- [Problem statement]:
For the records below, work out the number of lines holding "penable" and reply with only that.

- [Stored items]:
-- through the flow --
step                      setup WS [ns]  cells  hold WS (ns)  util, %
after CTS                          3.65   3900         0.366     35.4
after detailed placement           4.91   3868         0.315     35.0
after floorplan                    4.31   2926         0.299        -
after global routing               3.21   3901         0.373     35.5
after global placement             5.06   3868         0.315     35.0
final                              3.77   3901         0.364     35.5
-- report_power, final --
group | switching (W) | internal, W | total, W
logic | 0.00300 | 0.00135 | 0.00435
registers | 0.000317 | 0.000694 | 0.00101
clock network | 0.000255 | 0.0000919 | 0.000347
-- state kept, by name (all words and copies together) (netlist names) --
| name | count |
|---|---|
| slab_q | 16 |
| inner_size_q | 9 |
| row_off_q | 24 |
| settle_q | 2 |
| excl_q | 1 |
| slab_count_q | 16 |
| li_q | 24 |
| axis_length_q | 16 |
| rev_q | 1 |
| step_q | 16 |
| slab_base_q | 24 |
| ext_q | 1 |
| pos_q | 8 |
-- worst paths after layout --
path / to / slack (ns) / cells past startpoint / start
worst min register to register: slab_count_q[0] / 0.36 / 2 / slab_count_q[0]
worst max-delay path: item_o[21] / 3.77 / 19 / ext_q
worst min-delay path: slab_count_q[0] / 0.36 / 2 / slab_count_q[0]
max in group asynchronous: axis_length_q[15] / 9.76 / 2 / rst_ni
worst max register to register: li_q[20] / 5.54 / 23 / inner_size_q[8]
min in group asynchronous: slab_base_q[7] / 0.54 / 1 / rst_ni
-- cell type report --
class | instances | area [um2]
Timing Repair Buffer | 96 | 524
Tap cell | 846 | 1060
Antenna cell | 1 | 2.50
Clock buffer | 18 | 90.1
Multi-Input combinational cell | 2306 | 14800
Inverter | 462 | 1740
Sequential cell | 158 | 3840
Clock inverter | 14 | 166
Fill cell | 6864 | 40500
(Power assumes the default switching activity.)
File: src/hdl/sdf_pkg.sv
`timescale 1ns / 1ps
`default_nettype none

package sdf_pkg;

    localparam int KEY_W       = 32;
    localparam int COUNT_W     = 9;
    localparam int IN_TDATA_W  = 32;
    localparam int OUT_TDATA_W = 48;
    localparam int OUT_PAD_W   = OUT_TDATA_W - KEY_W - COUNT_W;
    localparam int OUT_TUSER_W = 2;

    typedef enum logic [1:0] {
        ST_IDLE,
        ST_SEARCH,
        ST_FINISH
    } state_t;

    typedef struct packed {
        logic [KEY_W-1:0]   key;
        logic               keep;
        logic [COUNT_W-1:0] count;
        logic               last;
        logic               overflow;
    } result_t;

endpackage

`default_nettype wire

File: src/hdl/sdf_outreg.sv
`timescale 1ns / 1ps
`default_nettype none

module sdf_outreg (
    input  wire logic                                 clk,
    input  wire logic                                 rst_n,
    input  wire logic                                 res_valid,
    output      logic                                 res_ready,
    input  wire sdf_pkg::result_t                     res,
    output      logic                                 m_axis_tvalid,
    input  wire logic                                 m_axis_tready,
    output      logic [sdf_pkg::OUT_TDATA_W-1:0]      m_axis_tdata,
    output      logic [sdf_pkg::OUT_TUSER_W-1:0]      m_axis_tuser,
    output      logic                                 m_axis_tlast
);

    logic             valid_reg, valid_next;
    sdf_pkg::result_t data_reg;

    assign res_ready = !valid_reg || m_axis_tready;

    always_comb
    begin
        valid_next = valid_reg;
        if (res_ready)
        begin
            valid_next = res_valid;
        end
    end

    always_ff @(posedge clk or negedge rst_n)
    begin
        if (!rst_n)
        begin
            valid_reg <= 1'b0;
        end
        else
        begin
            valid_reg <= valid_next;
        end
    end

    always_ff @(posedge clk)
    begin
        if (res_ready && res_valid)
        begin
            data_reg <= res;
        end
    end

    assign m_axis_tvalid = valid_reg;
    assign m_axis_tdata  = {{sdf_pkg::OUT_PAD_W{1'b0}}, data_reg.count, data_reg.key};
    assign m_axis_tuser  = {data_reg.overflow, data_reg.keep};
    assign m_axis_tlast  = data_reg.last;

endmodule

`default_nettype wire

File: config.mk
export PLATFORM = sky130hd
export DESIGN_NAME = sdf_outreg
export DESIGN_NICKNAME = d
export VERILOG_FILES = /design/src/hdl/sdf_pkg.sv /design/src/hdl/sdf_outreg.sv
export SDC_FILE = /design/constraint.sdc
export NUM_CORES = 1
export LEC_CHECK = 0
export ABC_AREA = 1
export BUFFER_PORTS_ARGS = -buffer_cell sky130_fd_sc_hd__buf_2
export CORE_MARGIN = 2
export CORE_UTILIZATION = 39
export DETAILED_ROUTE_END_ITERATION = 12
export PLACE_DENSITY = 0.77
export SETUP_SLACK_MARGIN = 0.15
export SLEW_MARGIN = 20
export SYNTH_ARGS = -nofsm -noshare
export SYNTH_HDL_FRONTEND = slang
export SYNTH_SLANG_ARGS = --single-unit
export TNS_END_PERCENT = 100
File: constraint.sdc
create_clock -name clk -period 4.2 [get_ports clk]
set_input_delay 0.42 -clock clk [delete_from_list [all_inputs] [get_ports clk]]
set_output_delay 0.42 -clock clk [all_outputs]
set_load 0.03 [all_outputs]
[src/hdl/alcs_pkg.sv]
// ----------------------------------------------------------------------------
// alcs_pkg
// Shared types, constants and helpers of the addressable LED chain sender.
// ----------------------------------------------------------------------------
package alcs_pkg;

  localparam int BITS_PER_LED = 24;
  localparam int CHAIN_COUNT  = 2;
  localparam int COLOR_W      = 24;
  localparam int TICK_W       = 8;
  localparam int BIT_POS_W    = $clog2(BITS_PER_LED);
  localparam int BIT_CNT_W    = $clog2(BITS_PER_LED + 1);
  localparam int APB_ADDR_W   = 5;
  localparam int APB_DATA_W   = 32;
  localparam int REG_IDX_W    = 3;

  localparam logic [TICK_W-1:0] ONE_HIGH_RESET  = 8'd16;
  localparam logic [TICK_W-1:0] ONE_LOW_RESET   = 8'd9;
  localparam logic [TICK_W-1:0] ZERO_HIGH_RESET = 8'd8;
  localparam logic [TICK_W-1:0] ZERO_LOW_RESET  = 8'd17;
  localparam logic [TICK_W-1:0] REPEAT_RESET    = 8'd6;

  localparam logic [COLOR_W-1:0] RED_MASK   = 24'hFF0000;
  localparam logic [COLOR_W-1:0] GREEN_MASK = 24'h00FF00;
  localparam logic [COLOR_W-1:0] BLUE_MASK  = 24'h0000FF;

  typedef enum logic [1:0] {
    CMD_SET  = 2'd0,
    CMD_PUSH = 2'd1,
    CMD_TICK = 2'd2,
    CMD_NOP  = 2'd3
  } cmd_t;

  typedef enum logic [REG_IDX_W-1:0] {
    REG_ONE_HIGH  = 3'd0,
    REG_ONE_LOW   = 3'd1,
    REG_ZERO_HIGH = 3'd2,
    REG_ZERO_LOW  = 3'd3,
    REG_REPEAT    = 3'd4
  } reg_idx_t;

  typedef struct packed {
    logic [TICK_W-1:0] one_high_ticks;
    logic [TICK_W-1:0] one_low_ticks;
    logic [TICK_W-1:0] zero_high_ticks;
    logic [TICK_W-1:0] zero_low_ticks;
    logic [TICK_W-1:0] repeat_count;
  } timing_cfg_t;

  typedef struct packed {
    cmd_t               cmd;
    logic               channel_index;
    logic [COLOR_W-1:0] color_rgb;
  } led_item_t;

  typedef struct packed {
    logic busy_res;
    logic pin_one;
    logic pin_zero;
  } led_result_t;

  // a programmed count of zero behaves as one
  function automatic logic [TICK_W-1:0] at_least_one(input logic [TICK_W-1:0] v);
    return (v == '0) ? TICK_W'(1) : v;
  endfunction

  function automatic logic [COLOR_W-1:0] rgb_to_grb(input logic [COLOR_W-1:0] rgb);
    return ((rgb & GREEN_MASK) << 8) | ((rgb & RED_MASK) >> 8) | (rgb & BLUE_MASK);
  endfunction

endpackage

[src/hdl/alcs_cfg_regs.sv]
// ----------------------------------------------------------------------------
// alcs_cfg_regs
// APB register file holding the pulse timing and repeat count.
// ----------------------------------------------------------------------------
module alcs_cfg_regs import alcs_pkg::*; (
  input  logic                  clk,
  input  logic                  rst,
  input  logic                  psel,
  input  logic                  penable,
  input  logic                  pwrite,
  input  logic [APB_ADDR_W-1:0] paddr,
  input  logic [APB_DATA_W-1:0] pwdata,
  output logic [APB_DATA_W-1:0] prdata,
  output logic                  pready,
  output timing_cfg_t           cfg
);

  logic     wr_en;
  reg_idx_t reg_idx;

  assign pready  = 1'b1;
  assign wr_en   = psel && penable && pwrite && pready;
  assign reg_idx = reg_idx_t'(paddr[APB_ADDR_W-1:2]);

  always_ff @(posedge clk) begin
    if (rst) begin
      cfg.one_high_ticks  <= ONE_HIGH_RESET;
      cfg.one_low_ticks   <= ONE_LOW_RESET;
      cfg.zero_high_ticks <= ZERO_HIGH_RESET;
      cfg.zero_low_ticks  <= ZERO_LOW_RESET;
      cfg.repeat_count    <= REPEAT_RESET;
    end else if (wr_en) begin
      unique case (reg_idx)
        REG_ONE_HIGH:  cfg.one_high_ticks  <= pwdata[TICK_W-1:0];
        REG_ONE_LOW:   cfg.one_low_ticks   <= pwdata[TICK_W-1:0];
        REG_ZERO_HIGH: cfg.zero_high_ticks <= pwdata[TICK_W-1:0];
        REG_ZERO_LOW:  cfg.zero_low_ticks  <= pwdata[TICK_W-1:0];
        REG_REPEAT:    cfg.repeat_count    <= pwdata[TICK_W-1:0];
        default: ;
      endcase
    end
  end

  always_comb begin
    unique case (reg_idx)
      REG_ONE_HIGH:  prdata = APB_DATA_W'(cfg.one_high_ticks);
      REG_ONE_LOW:   prdata = APB_DATA_W'(cfg.one_low_ticks);
      REG_ZERO_HIGH: prdata = APB_DATA_W'(cfg.zero_high_ticks);
      REG_ZERO_LOW:  prdata = APB_DATA_W'(cfg.zero_low_ticks);
      REG_REPEAT:    prdata = APB_DATA_W'(cfg.repeat_count);
      default:       prdata = '0;
    endcase
  end

endmodule
### src/sv/nec_ir_pkg.sv
// Shared types, constants and helpers for the NEC IR frame decoder.
package nec_ir_pkg;

   localparam int unsigned COUNTER_BITS  = 16;
   localparam int unsigned FRAME_BITS    = 32;
   localparam int unsigned STAMP_BITS    = 32;
   localparam int unsigned REG_BITS      = 16;
   localparam int unsigned NUM_REGS      = 8;
   localparam int unsigned COUNT_BITS    = 6;
   localparam int unsigned BIT_IDX_BITS  = $clog2(FRAME_BITS);
   localparam logic [STAMP_BITS-1:0] TIMEOUT_TICKS = STAMP_BITS'(20000);
   localparam logic [STAMP_BITS-1:0] CAPTURE_MASK  =
      STAMP_BITS'((64'd1 << COUNTER_BITS) - 64'd1);

   typedef enum logic [1:0] {
      REQ_TICK = 2'd0,
      REQ_EDGE = 2'd1,
      REQ_READ = 2'd2
   } req_kind_type;

   typedef enum logic [2:0] {
      REG_LEAD_LOW    = 3'd0,
      REG_LEAD_HIGH   = 3'd1,
      REG_REPEAT_LOW  = 3'd2,
      REG_REPEAT_HIGH = 3'd3,
      REG_ONE_LOW     = 3'd4,
      REG_ONE_HIGH    = 3'd5,
      REG_ZERO_LOW    = 3'd6,
      REG_ZERO_HIGH   = 3'd7
   } reg_index_type;

   typedef logic [REG_BITS-1:0] reg_file_type [NUM_REGS];

   function automatic logic [REG_BITS-1:0] reg_reset_value(input logic [2:0] idx);
      logic [REG_BITS-1:0] v;
      unique case (idx)
         REG_LEAD_LOW:    v = 16'd13000;
         REG_LEAD_HIGH:   v = 16'd14000;
         REG_REPEAT_LOW:  v = 16'd11000;
         REG_REPEAT_HIGH: v = 16'd12000;
         REG_ONE_LOW:     v = 16'd2000;
         REG_ONE_HIGH:    v = 16'd2500;
         REG_ZERO_LOW:    v = 16'd1000;
         REG_ZERO_HIGH:   v = 16'd1300;
         default:         v = '0;
      endcase
      return v;
   endfunction

   // strict window test on a gap against two 16-bit bounds
   function automatic logic in_window(input logic [STAMP_BITS-1:0] gap,
                                      input logic [REG_BITS-1:0]   lo,
                                      input logic [REG_BITS-1:0]   hi);
      return (gap > STAMP_BITS'(lo)) && (gap < STAMP_BITS'(hi));
   endfunction

endpackage

### src/sv/nec_ir_frame_decoder.sv
// NEC IR frame decoder top level: event register, state update, result register.
// Takes one word per cycle (tick, falling-edge capture or key read) and updates the
// decoder state in a single pass; a key read yields its result word via the event
// register into an output register, held there so new words keep flowing while it waits.
// Sustained rate is one word per clock, set by the single state-update stage; only a
// key read that meets a full, stalled output register holds up the input side.
module nec_ir_frame_decoder (
   input  logic        clock,
   input  logic        reset,
   input  logic        req_valid,
   output logic        req_ready,
   input  logic [1:0]  req_type,
   input  logic [15:0] req_capture_value,
   output logic        rsp_valid,
   input  logic        rsp_ready,
   output logic        rsp_key_valid,
   output logic [7:0]  rsp_key_code,
   output logic [31:0] rsp_frame_word,
   input  logic        csr_write_en,
   input  logic [2:0]  csr_index,
   input  logic [15:0] csr_data
);

   localparam int unsigned SB = nec_ir_pkg::STAMP_BITS;
   localparam int unsigned CB = nec_ir_pkg::COUNT_BITS;

   nec_ir_pkg::reg_file_type cfg_ff;

   // event register
   logic        s1_valid_ff;
   logic [1:0]  s1_type_ff;
   logic [15:0] s1_capture_ff;

   // decoder state
   logic                             receiving_ff, receiving_in;
   logic [CB-1:0]                    bit_count_ff, bit_count_in;
   logic [SB-1:0]                    last_stamp_ff, last_stamp_in;
   logic [15:0]                      overflow_count_ff, overflow_count_in;
   logic [nec_ir_pkg::FRAME_BITS-1:0] received_word_ff, received_word_in;
   logic                             frame_ready_ff, frame_ready_in;
   logic                             repeat_seen_ff, repeat_seen_in;

   // result register
   logic        rsp_valid_ff;
   logic        rsp_key_valid_ff, rsp_key_valid_in;
   logic [7:0]  rsp_key_code_ff, rsp_key_code_in;
   logic [31:0] rsp_frame_word_ff, rsp_frame_word_in;

   logic          s1_is_read;
   logic          s1_go;
   logic          rsp_load;
   logic [15:0]   ovf_inc;
   logic [SB-1:0] now_stamp;
   logic [SB-1:0] gap;
   logic [SB-1:0] elapsed;
   logic [CB-1:0] count_inc;
   logic          key_pending;

   assign s1_is_read = (s1_type_ff == nec_ir_pkg::REQ_READ);
   // a read may only move on when the result register is free or draining
   assign s1_go      = s1_valid_ff && (!s1_is_read || !rsp_valid_ff || rsp_ready);
   assign req_ready  = !s1_valid_ff || s1_go;
   assign rsp_load   = s1_go && s1_is_read;

   assign ovf_inc   = overflow_count_ff + 16'd1;
   assign now_stamp = (SB'(overflow_count_ff) << nec_ir_pkg::COUNTER_BITS)
                      | (SB'(s1_capture_ff) & nec_ir_pkg::CAPTURE_MASK);
   assign gap       = now_stamp - last_stamp_ff;
   assign elapsed   = (SB'(ovf_inc) << nec_ir_pkg::COUNTER_BITS) - last_stamp_ff;
   assign count_inc = bit_count_ff + CB'(1);
   assign key_pending = frame_ready_ff || repeat_seen_ff;

   always_comb begin
      receiving_in      = receiving_ff;
      bit_count_in      = bit_count_ff;
      last_stamp_in     = last_stamp_ff;
      overflow_count_in = overflow_count_ff;
      received_word_in  = received_word_ff;
      frame_ready_in    = frame_ready_ff;
      repeat_seen_in    = repeat_seen_ff;
      rsp_key_valid_in  = key_pending;
      rsp_key_code_in   = key_pending ? received_word_ff[23:16] : 8'd0;
      rsp_frame_word_in = key_pending ? received_word_ff : '0;

      if (s1_go) begin
         case (s1_type_ff)
            nec_ir_pkg::REQ_TICK: begin
               overflow_count_in = ovf_inc;
               if (receiving_ff && (elapsed > nec_ir_pkg::TIMEOUT_TICKS)) begin
                  receiving_in      = 1'b0;
                  bit_count_in      = '0;
                  overflow_count_in = '0;
                  last_stamp_in     = '0;
               end
            end
            nec_ir_pkg::REQ_EDGE: begin
               last_stamp_in = now_stamp;
               if (!receiving_ff) begin
                  if (nec_ir_pkg::in_window(gap, cfg_ff[nec_ir_pkg::REG_LEAD_LOW],
                                            cfg_ff[nec_ir_pkg::REG_LEAD_HIGH])) begin
                     receiving_in     = 1'b1;
                     bit_count_in     = '0;
                     received_word_in = '0;
                  end else if (nec_ir_pkg::in_window(gap,
                                  cfg_ff[nec_ir_pkg::REG_REPEAT_LOW],
                                  cfg_ff[nec_ir_pkg::REG_REPEAT_HIGH])) begin
                     repeat_seen_in    = 1'b1;
                     overflow_count_in = '0;
                     last_stamp_in     = '0;
                  end
               end else begin
                  if (nec_ir_pkg::in_window(gap, cfg_ff[nec_ir_pkg::REG_ONE_LOW],
                                            cfg_ff[nec_ir_pkg::REG_ONE_HIGH])) begin
                     received_word_in[bit_count_ff[nec_ir_pkg::BIT_IDX_BITS-1:0]] = 1'b1;
                     bit_count_in = count_inc;
                  end else if (nec_ir_pkg::in_window(gap,
                                  cfg_ff[nec_ir_pkg::REG_ZERO_LOW],
                                  cfg_ff[nec_ir_pkg::REG_ZERO_HIGH])) begin
                     bit_count_in = count_inc;
                  end else begin
                     // bad gap: abort, partial word stays
                     receiving_in = 1'b0;
                     bit_count_in = '0;
                  end
                  if (receiving_in && (bit_count_in >= CB'(nec_ir_pkg::FRAME_BITS))) begin
                     frame_ready_in    = 1'b1;
                     receiving_in      = 1'b0;
                     bit_count_in      = '0;
                     overflow_count_in = '0;
                     last_stamp_in     = '0;
                  end
               end
            end
            nec_ir_pkg::REQ_READ: begin
               if (frame_ready_ff) begin
                  frame_ready_in = 1'b0;
               end else if (repeat_seen_ff) begin
                  repeat_seen_in = 1'b0;
               end
            end
            default: begin
            end
         endcase
      end
   end

   always_ff @(posedge clock) begin
      if (reset) begin
         for (int i = 0; i < nec_ir_pkg::NUM_REGS; i++) begin
            cfg_ff[i] <= nec_ir_pkg::reg_reset_value(3'(i));
         end
      end else if (csr_write_en) begin
         cfg_ff[csr_index] <= csr_data;
      end
   end

   always_ff @(posedge clock) begin
      if (reset) begin
         s1_valid_ff       <= 1'b0;
         rsp_valid_ff      <= 1'b0;
         receiving_ff      <= 1'b0;
         bit_count_ff      <= '0;
         last_stamp_ff     <= '0;
         overflow_count_ff <= '0;
         received_word_ff  <= '0;
         frame_ready_ff    <= 1'b0;
         repeat_seen_ff    <= 1'b0;
      end else begin
         if (req_ready) begin
            s1_valid_ff <= req_valid;
         end
         if (rsp_load) begin
            rsp_valid_ff <= 1'b1;
         end else if (rsp_ready) begin
            rsp_valid_ff <= 1'b0;
         end
         receiving_ff      <= receiving_in;
         bit_count_ff      <= bit_count_in;
         last_stamp_ff     <= last_stamp_in;
         overflow_count_ff <= overflow_count_in;
         received_word_ff  <= received_word_in;
         frame_ready_ff    <= frame_ready_in;
         repeat_seen_ff    <= repeat_seen_in;
      end
   end

   always_ff @(posedge clock) begin
      if (req_valid && req_ready) begin
         s1_type_ff    <= req_type;
         s1_capture_ff <= req_capture_value;
      end
      if (rsp_load) begin
         rsp_key_valid_ff  <= rsp_key_valid_in;
         rsp_key_code_ff   <= rsp_key_code_in;
         rsp_frame_word_ff <= rsp_frame_word_in;
      end
   end

   assign rsp_valid      = rsp_valid_ff;
   assign rsp_key_valid  = rsp_key_valid_ff;
   assign rsp_key_code   = rsp_key_code_ff;
   assign rsp_frame_word = rsp_frame_word_ff;

endmodule

### config.mk
export PLATFORM = sky130hd
export DESIGN_NAME = nec_ir_frame_decoder
export DESIGN_NICKNAME = d
export VERILOG_FILES = /design/src/sv/nec_ir_pkg.sv /design/src/sv/nec_ir_frame_decoder.sv
export SDC_FILE = /design/constraint.sdc
export NUM_CORES = 1
export LEC_CHECK = 0
export BUFFER_PORTS_ARGS = -buffer_cell sky130_fd_sc_hd__buf_2
export CAP_MARGIN = 10
export CORE_ASPECT_RATIO = 1.25
export CORE_MARGIN = 2
export CORE_UTILIZATION = 60
export DETAILED_ROUTE_END_ITERATION = 6
export GPL_ROUTABILITY_DRIVEN = 0
export PLACE_DENSITY = 0.84
export RECOVER_POWER = 100
export SYNTH_ARGS = -nofsm -noshare
export SYNTH_HDL_FRONTEND = slang
export SYNTH_SLANG_ARGS = --single-unit
### constraint.sdc
create_clock -name clock -period 8.2 [get_ports clock]
set_input_delay 0.41 -clock clock [delete_from_list [all_inputs] [get_ports clock]]
set_output_delay 0.41 -clock clock [all_outputs]
set_load 0.01 [all_outputs]
---- Word level (Yosys, flattened, before mapping) ----
Memories as Yosys holds them, arrays and structs flattened.
Index checks and enable logic that the tools add are counted.
word-level totals
  memories ................................ 1
  input bits .............................. 42
  flip-flop bits (word level) ............. 150
  word-level logic and storage cells ...... 139
  output and inout port bits .............. 43
  RAM bits ................................ 128
memory list
  name    words  width  read ports  clocked after Yosys merged registers in  wr ports  line                        source
  cfg_ff  8      16     8           0                                        8         nec_ir_frame_decoder.sv:27  nec_ir_pkg::reg_file_type cfg_ff;
operators by class
  add/subtract/negate cells ............... 4
  $lt $le $gt $ge ......................... 12
  muxes and demuxes ....................... 63
  reductions and logical operators ........ 29
  bitwise gates (word level) .............. 2
  eq/ne operators ......................... 14
operators with widths
  operator                                               count
  2-to-1 mux 32 bit                                      8
  2-to-1 mux 16 bit                                      14
  > comparator 32 x 16 -> 1 bit                          4
  < comparator 32 x 16 -> 1 bit                          4
  one-hot mux 32 bit (2 select lines)                    1
  subtractor 32 bit                                      2
  2-to-1 mux 6 bit                                       9
  > comparator 32 x 15 -> 1 bit (second input constant)  1
  OR 32 x 16 -> 32 bit                                   1
  OR 32 bit                                              1
  one-hot mux 16 bit (2 select lines)                    1
  2-to-1 mux 1 bit                                       24
  adder 16 x 1 -> 16 bit (second input constant)         1
  OR reduction 16 bit                                    1
  != test 2 bit (second input constant)                  7
  != test 3 bit (second input constant)                  4
  one-hot mux 6 bit (2 select lines)                     1
  AND reduction 4 bit                                    3
  logical AND 1 bit                                      10
  nonzero test 2 bit                                     4
  adder 6 x 1 -> 6 bit (second input constant)           1
  >= comparator 6 bit (second input constant)            1
  < comparator 5 x 6 -> 1 bit (second input constant)    1
  one-hot mux 1 bit (2 select lines)                     3
  other kinds (12)                                       17

---- Longest topological paths before layout ----
Gate-level depths: netlist of run 1.
  word-level depth ........................ 14
  mapped depth ............................ 22
  gate-level depth less buffers ........... 21

---- Worst setup path after synthesis of run 1 ----
OpenSTA, ideal clock, no wires.
  path kind ............................... reg-to-reg
  from .................................... reg s1_capture_ff[0]
  to ...................................... reg received_word_ff[11] in the netlist's numbering
  buffers on the path ..................... 1
  required time ........................... 8.085 ns
  setup time .............................. 0.115 ns
  arrival time ............................ 4.667 ns
  slack ................................... 3.418 ns
  stages on the path, launching flop included .. 22
  period minus slack after synthesis ...... 4.782 ns
  path through ............................ edfxtp_1 inv_1 ha_1 fa_1 nor2b_1 o2111ai_1 a211oi_2 nor2_1 o21ai_0 xor2_1 ha_1 nand4_1 nor2_1 a221oi_1 o21ai_0 a21oi_1 nand3_1 a21oi_1 nor3b_2 a21oi_1 clkbuf_1 nor2b_1
on the way
  word-level cells in the longest chain between the ends .. 6
  elaborated cells on any way between the ends .. 11
  those cells by class .................... add/sub (1); order compare (4); eq/ne (1); bitwise (1); reduce/logical (4)
ends and longest elaborated chain
  what                                                                                   line                         source
  start: declaration                                                                     nec_ir_frame_decoder.sv:32   logic [15:0] s1_capture_ff;
  start signal: assignment                                                               nec_ir_frame_decoder.sv:190  s1_capture_ff <= req_capture_value;
  OR 32 x 16 -> 32 bit *                                                                 nec_ir_frame_decoder.sv:67   | (SB'(s1_capture_ff) & nec_ir_pkg::CAPTURE_MASK);
  subtractor 32 bit *                                                                    nec_ir_frame_decoder.sv:68   assign gap = now_stamp - last_stamp_ff;
  > comparator 32 x 16 -> 1 bit / < comparator 32 x 16 -> 1 bit (equally long branches)  nec_ir_pkg.sv:54             return (gap > STAMP_BITS'(lo)) && (gap < STAMP_BITS'(hi));
  logical AND 1 bit                                                                      nec_ir_pkg.sv:54
  != test 2 x 1 -> 1 bit (no line) / nonzero test 2 bit (equally long branches)          -
  AND reduction 4 bit (no line) *                                                        -
  end signal: assignment                                                                 nec_ir_frame_decoder.sv:181  received_word_ff <= received_word_in;
  end: declaration                                                                       nec_ir_frame_decoder.sv:39   logic [nec_ir_pkg::FRAME_BITS-1:0] received_word_ff, received_word_in;
Every way passes the cells marked *; elsewhere a longest branch is shown, timed or not.
A chain may end at the register's enable or synchronous reset.

---- Worst setup path after layout of run 1 ----
  from .................................... reg s1_capture_ff[0]
  to ...................................... reg received_word_ff[7] in the netlist's numbering
Same word-level chain as after synthesis.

- [Response]:
2